Não se pretende afastar do conhecimento da autoridade judicial e tampouco do controle pelo representante do Parquet de qualquer notitia criminis baseada em dados fáticos indicativos de suposto furto famélico. Dotar a autoridade policial de poderes suficientes para deliberar sobre o desencadeamento dos tradicionais atos inquisitoriais em casos tais não significa que permanecerá a sua orientação como a “palavra final”. Qualquer postura deverá ser motivada. Se verificada a hipótese de furto famélico, é imprescindível todo o registro dos dados e elementos consubstanciadores e posterior envio ao órgão judicante para que a autoridade respectiva, após manifestação do Ministério Público, decida pelo “arquivamento” ou não das peças informativas.
Notas:
[1] Evidente que é tratada no presente estudo a hipótese de verdadeiro furto famélico, isto é, presentes todos os requisitos imprescindíveis à sua configuração, tais como, a premente necessidade e a inexistência de forma diversa para sua satisfação. Contudo, sabe-se o quão recorrentes são as tentativas da defesa em ver reconhecida a mencionada situação comiserativa em casos de subtração de produtos alimentícios, e até de outros gêneros, mas que não apresenta qualquer indicativo de necessidade alimentar. É o que motiva, inclusive, a diversidade de julgados não identificando hipóteses de furto famélico: TJ-GO, 2ª Câmara Criminal, Apelação Criminal n. 30161-9/213, Processo n. 200602949534, DJ 14934 de 05/02/2007; TJ-MG, Processo n. 1.0079.04.122872-1/001(1), Publicação de 04/11/2008; TJ-MG, Processo n. 1.0702.05.197198-5/002(1), Publicação de 31/05/2008.

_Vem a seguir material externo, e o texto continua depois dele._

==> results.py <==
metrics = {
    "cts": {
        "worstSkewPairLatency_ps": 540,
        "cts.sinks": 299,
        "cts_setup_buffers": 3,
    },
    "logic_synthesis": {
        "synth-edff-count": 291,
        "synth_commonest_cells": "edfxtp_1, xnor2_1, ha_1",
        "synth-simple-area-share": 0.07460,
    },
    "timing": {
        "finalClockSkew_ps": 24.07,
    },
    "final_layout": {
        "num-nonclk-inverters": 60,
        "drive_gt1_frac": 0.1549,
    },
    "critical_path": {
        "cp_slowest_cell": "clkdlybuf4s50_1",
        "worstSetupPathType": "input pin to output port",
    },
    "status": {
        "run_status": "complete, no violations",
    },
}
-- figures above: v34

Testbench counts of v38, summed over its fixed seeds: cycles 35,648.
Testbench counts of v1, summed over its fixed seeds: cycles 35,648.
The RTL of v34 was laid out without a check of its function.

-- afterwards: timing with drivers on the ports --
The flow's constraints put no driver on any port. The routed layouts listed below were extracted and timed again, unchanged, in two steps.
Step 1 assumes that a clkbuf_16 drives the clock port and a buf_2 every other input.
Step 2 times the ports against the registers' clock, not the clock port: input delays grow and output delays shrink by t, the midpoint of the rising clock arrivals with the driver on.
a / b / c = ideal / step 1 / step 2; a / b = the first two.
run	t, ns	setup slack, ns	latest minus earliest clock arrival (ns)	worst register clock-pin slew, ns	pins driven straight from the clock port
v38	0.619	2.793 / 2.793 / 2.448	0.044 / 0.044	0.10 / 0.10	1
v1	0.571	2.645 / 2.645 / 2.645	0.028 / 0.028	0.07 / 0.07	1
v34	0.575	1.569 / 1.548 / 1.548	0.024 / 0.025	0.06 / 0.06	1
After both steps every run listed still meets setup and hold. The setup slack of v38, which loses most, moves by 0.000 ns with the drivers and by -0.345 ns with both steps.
What follows belongs to an exercise in optimizing a design on an open flow for small area and a short achievable clock period; a production flow would make more cautious choices. Where RTL was checked, it was by simulation tests only, not by an equivalence proof against the original. No activity file was given, so power comes from the tool's default toggle rates.

## reflex_core
module reflex_core (
    input wire clk,
    input wire rst_n,
    input wire signed [15:0] z_pos,
    input wire signed [15:0] z_vel,
    input wire signed [15:0] kp_gain,
    input wire signed [15:0] kd_gain,
    input wire signed [15:0] vel_threshold,
    output wire signed [15:0] u_out,
    output reg guardian_active
);
export LEC_CHECK = 0
export CAP_MARGIN = 20
export CORE_MARGIN = 2
export CORE_UTILIZATION = 40
export PLACE_DENSITY = 0.75
export SETUP_SLACK_MARGIN = 3.5
export SLEW_MARGIN = 20
export SYNTH_HIERARCHICAL = 1
create_clock -name core_clock -period 8.0 [get_ports {clk}]
standard.sh (not shown) runs the stock make flow with config.mk's settings and CLKGATE_MAP_FILE= SYNTH_SCRIPT=/design/flow/synth_recipe.tcl, a recipe that flattens the netlist after the stock synthesis.
==> flow/flow/run.sh <==
#!/bin/bash
set -o pipefail
export BUFFER_PORTS_ARGS="-buffer_cell sky130_fd_sc_hd__buf_1"
bash standard.sh > standard.log 2>&1
status=$?
tail -n 40 standard.log
exit $status
Rerun with:
- PLACE_DENSITY: 0.75 -> default
- SETUP_SLACK_MARGIN: 3.5 -> 3.7
- The changed run went through all stages and came out clean
- flip-flop and latch count is unchanged
- area after synthesis is unchanged
- routed wire length decreases by about 1.7%
- sequential power is about the same
Rerun with:
- SETUP_SLACK_MARGIN: 3.7 -> 3.5
Maximum frequency went down by 0.63%.
Clock power goes down by 4.0%.
Die area does not change.
Count of clock-buffer cells in the layout goes up by 1.
Area after synthesis does not change.
Non-clock buffer count decreases by 17.
Cell count went down by 0.77%.
First-iteration DRC count went up by 16%.
Cell area goes down by 2.6%.
Critical path depth came out lower by 1.

Setup of v43:
reflex_core, a different RTL version from the one above (not shown whole).
Size: roughly 150 flip-flops, about 99 I/O pins.
clock: 8.0 ns
lec_check: 0
cap_margin: 20
core_margin: 2
core_utilization: 40
setup_slack_margin: 3.5
slew_margin: 20
synth_hierarchical: 1
Scripts as last shown in full above: flow/flow/run.sh
[inputs] v46 vs v43
- CTS_CLUSTER_SIZE now 50, previously not set
- CTS_CLUSTER_DIAMETER now 100, previously not set
==> flow/run.sh (new file) <==
#!/bin/bash
# synth_recipe.tcl (not shown) runs the flow's synth.tcl, then flattens the netlist and writes it again
# the make line also repeats each setting of config.mk as NAME=value (left out here)
make -C /OpenROAD-flow-scripts/flow DESIGN_CONFIG=/design/flow/config.mk WORK_HOME=/design/flow/orfs CLKGATE_MAP_FILE= SYNTH_SCRIPT=/design/flow/synth_recipe.tcl finish
removed: flow/flow/run.sh
removed: flow/standard.sh
## What came out
In v46, met3 routed wirelength is lower than in v43. Reported for v46 and v43, flip-flop and latch count turned out identical to the last digit. Post-detailed-route via-to-cell ratio in v46 is about 1.2% lower than in v43. Route | v46 vs v43 | wire shorter in v46. | area growth from synthesis to final layout | v46 vs v43 | 3.6 points higher |. Post-synthesis average cell area came out exactly the same in v46 and v43. Cell area | v46 vs v43 | v46 larger.
Inputs modified between v46 and v4:
- a deleted CTS_CLUSTER_SIZE that had been 50
- a deleted CTS_CLUSTER_DIAMETER that had been 100
Taking v46 as the reference, in v4 maximum number of pins on one net before global-route repair essentially unchanged, sequential fraction of design power now sits at about the same level, worst-case setup margin in the final layout roughly the same, area after synthesis about even.
> inputs changed (v4 -> v3)
- CORE_UTILIZATION: 40 -> 60
Diff v4 -> v3: area used by sequential logic in the layout increased by about 0.37% relative to the old numbers, count of instances resized after the clock tree is built decreased by 6 relative to the old numbers, number of cells on the worst reg-to-reg path closely matched the old numbers.
Clock slew at the register clock pins of the worst setup and hold paths: v4 vs v3 — no meaningful difference
v3 went all the way through synthesis, placement and routing and the layout is clean on timing, DRC and antenna.
Detailed route, v3 vs v4: via total higher for v3
Taking v4 as the reference, in v3 die area down 0.013 mm^2, reg2reg setup slack moved down.

reflex_core, a different RTL version from the one above (not shown whole).
Size: ~1,500 cells after synthesis, ~99 I/O pins, about 15,000 sq um of cells after synthesis.
Settings: LEC_CHECK=0, CAP_MARGIN=20, CORE_MARGIN=2, CORE_UTILIZATION=40, CTS_BUF_LIST=sky130_fd_sc_hd__clkbuf_8, SETUP_SLACK_MARGIN=3.5, SLEW_MARGIN=20, SYNTH_HIERARCHICAL=1; clock period 8.0 ns.
==> flow/flow/run.sh <==
#!/bin/bash
set -o pipefail
export BUFFER_PORTS_ARGS="-buffer_cell sky130_fd_sc_hd__buf_1"
bash standard.sh > standard.log 2>&1
status=$?
tail -n 40 standard.log
exit $status
The baseline finished with timing, DRC and antenna clean.
Edit:
CTS_BUF_LIST = unset   (was sky130_fd_sc_hd__clkbuf_8)
After rerunning: Total power grows slightly; global-route usage shrinks by 0.13 points; hold slack degrades by 0.0064 ns; cell count is about the same; wire length hardly moves; worst setup slack improves by 0.074 ns; core utilization grows by 0.32 points; critical path depth shrinks by 2; via count shrinks slightly; design area grows slightly; register-to-register slack is about the same.

JK:
reflex_core, a different RTL version from the one above (not shown whole).
For scale: ~1600 cells after synthesis, roughly 99 I/O pins.
==> flow/design.v (excerpt) <==
module reflex_core (
    input wire clk,
    input wire rst_n,
    input wire signed [15:0] z_pos,
    input wire signed [15:0] z_vel,
    input wire signed [15:0] kp_gain,
    input wire signed [15:0] kd_gain,
    input wire signed [15:0] vel_threshold,
    output wire signed [15:0] u_out,
    output reg guardian_active
);
    wire [16:0] g_dif = {vel_threshold[15], vel_threshold} - {z_vel[15], z_vel};
    wire [16:0] g_sum = {z_vel[15], z_vel} + {vel_threshold[15], vel_threshold};
    wire g = g_dif[16] | (g_sum[16] & ~(vel_threshold == 16'h8000));
    wire [7:0] bp_one_d, bp_two_d, bp_ngn_d;
    wire [7:0] bd_one_d, bd_two_d, bd_ngn_d;
    assign bp_one_d[0] = ~(kp_gain[0] ^ 1'b0);
    assign bp_two_d[0] = ~((kp_gain[1] & ~kp_gain[0] & ~1'b0) | (~kp_gain[1] & kp_gain[0] & 1'b0));
    assign bp_ngn_d[0] = ~kp_gain[1] & (kp_gain[0] | 1'b0);
    assign bp_one_d[1] = ~(kp_gain[2] ^ kp_gain[1]);
  ...
Settings: LEC_CHECK=0, CAP_MARGIN=20, CORE_MARGIN=2, CORE_UTILIZATION=40, SETUP_SLACK_MARGIN=3.0, SLEW_MARGIN=20, SYNTH_HIERARCHICAL=1; clock period 8.0 ns.
run.sh (not shown) runs the stock make flow with config.mk's settings and CLKGATE_MAP_FILE= SYNTH_SCRIPT=/design/flow/synth_recipe.tcl, a recipe that flattens the netlist after the stock synthesis.
Stock flow here: none of the scripts above is used.
Here is what was changed in the inputs of MS compared with JK.
- a change of SETUP_SLACK_MARGIN from 3.0 to 3.8
### Flow results
- MS vs JK, power went up by 230 µW.
- Compared to JK, MS has via count of the first global-routing pass about 0.4% higher.
- In the tables for MS and JK, filler cell count in the final layout reads higher with JK.
- Number of nets in the finished design, MS and JK: larger value in MS
- For total wire length, JK and MS come out practically identical.
- Lower final worst-path cycle share among MS and JK: MS
- The sequential cell area reported for MS is greater than that of JK by 58 µm².
No run of this note included a check of the RTL's function; only the layout flow was run.

Another version of the RTL of reflex_core (not shown whole).
Size in the first run: about 0.016 sq mm of cells after synthesis.
Settings: LEC_CHECK=0, CAP_MARGIN=20, CORE_MARGIN=2, CORE_UTILIZATION=40, SETUP_SLACK_MARGIN=4.5, SLEW_MARGIN=20, SYNTH_HIERARCHICAL=1; clock period 8.0 ns.
The baseline finished clean.
Then changed:
- SETUP_SLACK_MARGIN: 4.5 -> 3.8
Area after synthesis does not change. Utilization came out lower by 6.4 points. Clock power came out lower by 5.4%. Routed wire length came out lower by 8.8%. Cell area came out lower by 11%. Fmax came out higher by 2.2%.
Then changed:
- SETUP_SLACK_MARGIN: 3.8 -> 3.3
What happened: The changed run passed the timing, DRC and antenna checks; clock-buffer cell count came out higher by 1; wire length went down by a few percent; critical path depth is unchanged; clock skew stays flat; register-to-register slack degrades by 0.33 ns; non-clock buffer count falls by 53; total power fell by a few percent; sequential share of layout area rises by 0.37 points; via count fell by a few percent; die area is unchanged; cell area came out lower by a few percent.

== job 101 ==
reflex_core, a different RTL version from the one above (not shown whole).
Size: about 1500 cells after synthesis, ~140 flip-flops, roughly 99 I/O pins, about 0.015 mm^2 of cells after synthesis.
==> flow/config.mk <==
export PLATFORM = sky130hd
export DESIGN_NAME = reflex_core
export DESIGN_NICKNAME = reflex_core
export VERILOG_FILES = /design/flow/design.v
export SDC_FILE = /design/flow/constraint.sdc
export NUM_CORES = 4
export LEC_CHECK = 0
export CAP_MARGIN = 20
export CORE_MARGIN = 2
export CORE_UTILIZATION = 40
export SETUP_SLACK_MARGIN = 3.5
export SLEW_MARGIN = 20
export SYNTH_HIERARCHICAL = 1
==> flow/constraint.sdc <==
create_clock -name core_clock -period 8.0 [get_ports {clk}]
set_input_delay 1.6000 -clock core_clock [delete_from_list [all_inputs] [get_ports {clk}]]
set_output_delay 1.6000 -clock core_clock [all_outputs]
set_load 0.01 [all_outputs]
standard.sh (not shown) runs the stock make flow with config.mk's settings and CLKGATE_MAP_FILE= SYNTH_SCRIPT=/design/flow/synth_recipe.tcl, a recipe that flattens the netlist after the stock synthesis.
Scripts as last shown in full above: flow/flow/run.sh
diff inputs: job 101 => job 102
Settings: SETUP_SLACK_MARGIN changed from 3.5 to 3.7.
## What came out
- Per the comparison of job 102 with job 101, synthesized net count roughly the same, design area higher, worst setup slack lower.
Function was not checked in any run of this note: the RTL went through the layout flow alone.

## separate check: timing with driven ports
No port has a modelled driver above. Below, the same layouts with a new extraction and two added sets of constraints. Step 1: set_driving_cell puts a clkbuf_16 on clk and a buf_2 on each other input, an assumption about the parent block. Step 2 adds t to the input delays and takes it off the output delays; t is the mean of the earliest and latest rising clock arrival at the registers after step 1. Input paths then give back, and output paths get back, about the clock's delay inside the block. Slacks: no drivers / after step 1 / after step 2; pairs: no drivers / after step 1.
| run | t, ns | slack for setup (ns) | hold WS [ns] | worst setup path after step 2 | slew at the worst register clock pin (ns) |
|---|---|---|---|---|---|
| the first run of note 1 | 0.490 | 3.567 / 3.562 / 3.567 | 0.348 / 0.349 / 0.349 | register to register | 0.07 / 0.07 |
| the second run of note 1 | 0.494 | 3.661 / 3.612 / 3.685 | 0.352 / 0.352 / 0.352 | input to register | 0.08 / 0.08 |
| the third run of note 1 | 0.481 | 3.633 / 3.590 / 3.633 | 0.354 / 0.354 / 0.354 | register to register | 0.07 / 0.07 |
| v43 | 0.484 | 3.384 / 3.333 / 3.565 | 0.357 / 0.357 / 0.357 | input to register | 0.08 / 0.08 |
| v46 | 0.487 | 3.406 / 3.356 / 3.543 | 0.351 / 0.351 / 0.351 | input to register | 0.07 / 0.07 |
| v4 | 0.487 | 3.406 / 3.356 / 3.543 | 0.351 / 0.351 / 0.351 | input to register | 0.07 / 0.07 |
| v3 | 0.487 | 3.331 / 3.281 / 3.465 | 0.348 / 0.348 / 0.348 | input to register | 0.08 / 0.08 |
| the first run of note 3 | 0.528 | 3.523 / 3.477 / 3.612 | 0.357 / 0.357 / 0.357 | register to register | 0.10 / 0.10 |
| the second run of note 3 | 0.482 | 3.597 / 3.549 / 3.614 | 0.350 / 0.350 / 0.350 | register to register | 0.07 / 0.07 |
| JK | 0.485 | 2.951 / 2.907 / 3.090 | 0.351 / 0.351 / 0.351 | input to register | 0.07 / 0.07 |
| MS | 0.490 | 3.063 / 3.015 / 3.489 | 0.354 / 0.354 / 0.354 | input to register | 0.07 / 0.07 |
| the first run of note 5 | 0.492 | 3.183 / 3.133 / 3.625 | 0.349 / 0.349 / 0.349 | register to output | 0.08 / 0.08 |
| the second run of note 5 | 0.481 | 3.287 / 3.236 / 3.490 | 0.350 / 0.350 / 0.350 | input to register | 0.07 / 0.07 |
| the third run of note 5 | 0.483 | 3.226 / 3.176 / 3.215 | 0.350 / 0.350 / 0.350 | input to register | 0.07 / 0.07 |
| job 101 | 0.486 | 3.395 / 3.346 / 3.578 | 0.353 / 0.353 / 0.353 | register to register | 0.07 / 0.07 |
| job 102 | 0.482 | 3.389 / 3.342 / 3.663 | 0.364 / 0.364 / 0.364 | input to register | 0.08 / 0.08 |
After both steps every run listed still meets setup and hold. The setup slack of the third run of note 5, which loses most, moves by -0.050 ns with the drivers and by -0.011 ns with both steps.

[2] Se identificada a relatividade da eficácia do meio elegido, em que não há um sistema de vigilância plenamente apto a monitorar todo o complexo empresarial, como em pequenos e médios estabelecimentos, não há falar em crime impossível. O caso concreto fornecerá elementos para a análise da possibilidade de sucesso na empreitada. Sobre a ineficácia absoluta do meio, transcreve-se o subsequente julgado: “APELAÇÃO. FURTO EM LOJA. CRIME IMPOSSÍVEL. INEFICÁCIA ABSOLUTA DO MEIO. CARACTERIZAÇÃO. Se a res que o acusado pretendia furtar permanece protegida, tornando-se absolutamente ineficaz o meio adotado pelo agente, surge a figura da tentativa impossível. DECISÃO ABSOLUTÓRIA CONFIRMADA". (TJ/GO, Primeira Câmara Criminal, Apelação Criminal nº 19837-3/213, Rel. Des. Elcy Santos de Melo, acórdão de 11/04/2000, DJ 13287 de 28/04/2000)
Referências bibliográficas:
BRASIL. Código Penal. Decreto-Lei nº 2.848, de 7 de dezembro de 1940. Vade mecum. São Paulo: Saraiva, 2008.
BRASIL. Constituição da República Federativa do Brasil de 1988. Vade mecum. São Paulo: Saraiva, 2008.
DELMANTO, Celso et al. Código Penal comentado. Rio de Janeiro: Renovar, 2000.
HOUAISS, Antônio. Dicionário eletrônico Houaiss da língua portuguesa. Versão 1.0. Editora Objetiva. 2001.
TRIBUNAL DE JUSTIÇA DO ESTADO DE GOIÁS. Jurisprudência. Disponível em:
TRIBUNAL DE JUSTIÇA DO ESTADO DE MINAS GERAIS. Acórdãos. Disponível em: < http://www.tjmg.jus.br/juridico/jt_/juris_resultado.jsp?numeroProcesso=&complemento=&acordao Ementa=acordao&palavrasConsulta=furto%20famélico&relator=&dataInicial=&dataFinal=&dataAcordaoInicial=&dataAcordaoFinal=&resultPagina=10&pagina=10&todas=&expressao=&qualquer =&sem=&radical=>. Acesso em: 18.6.2009.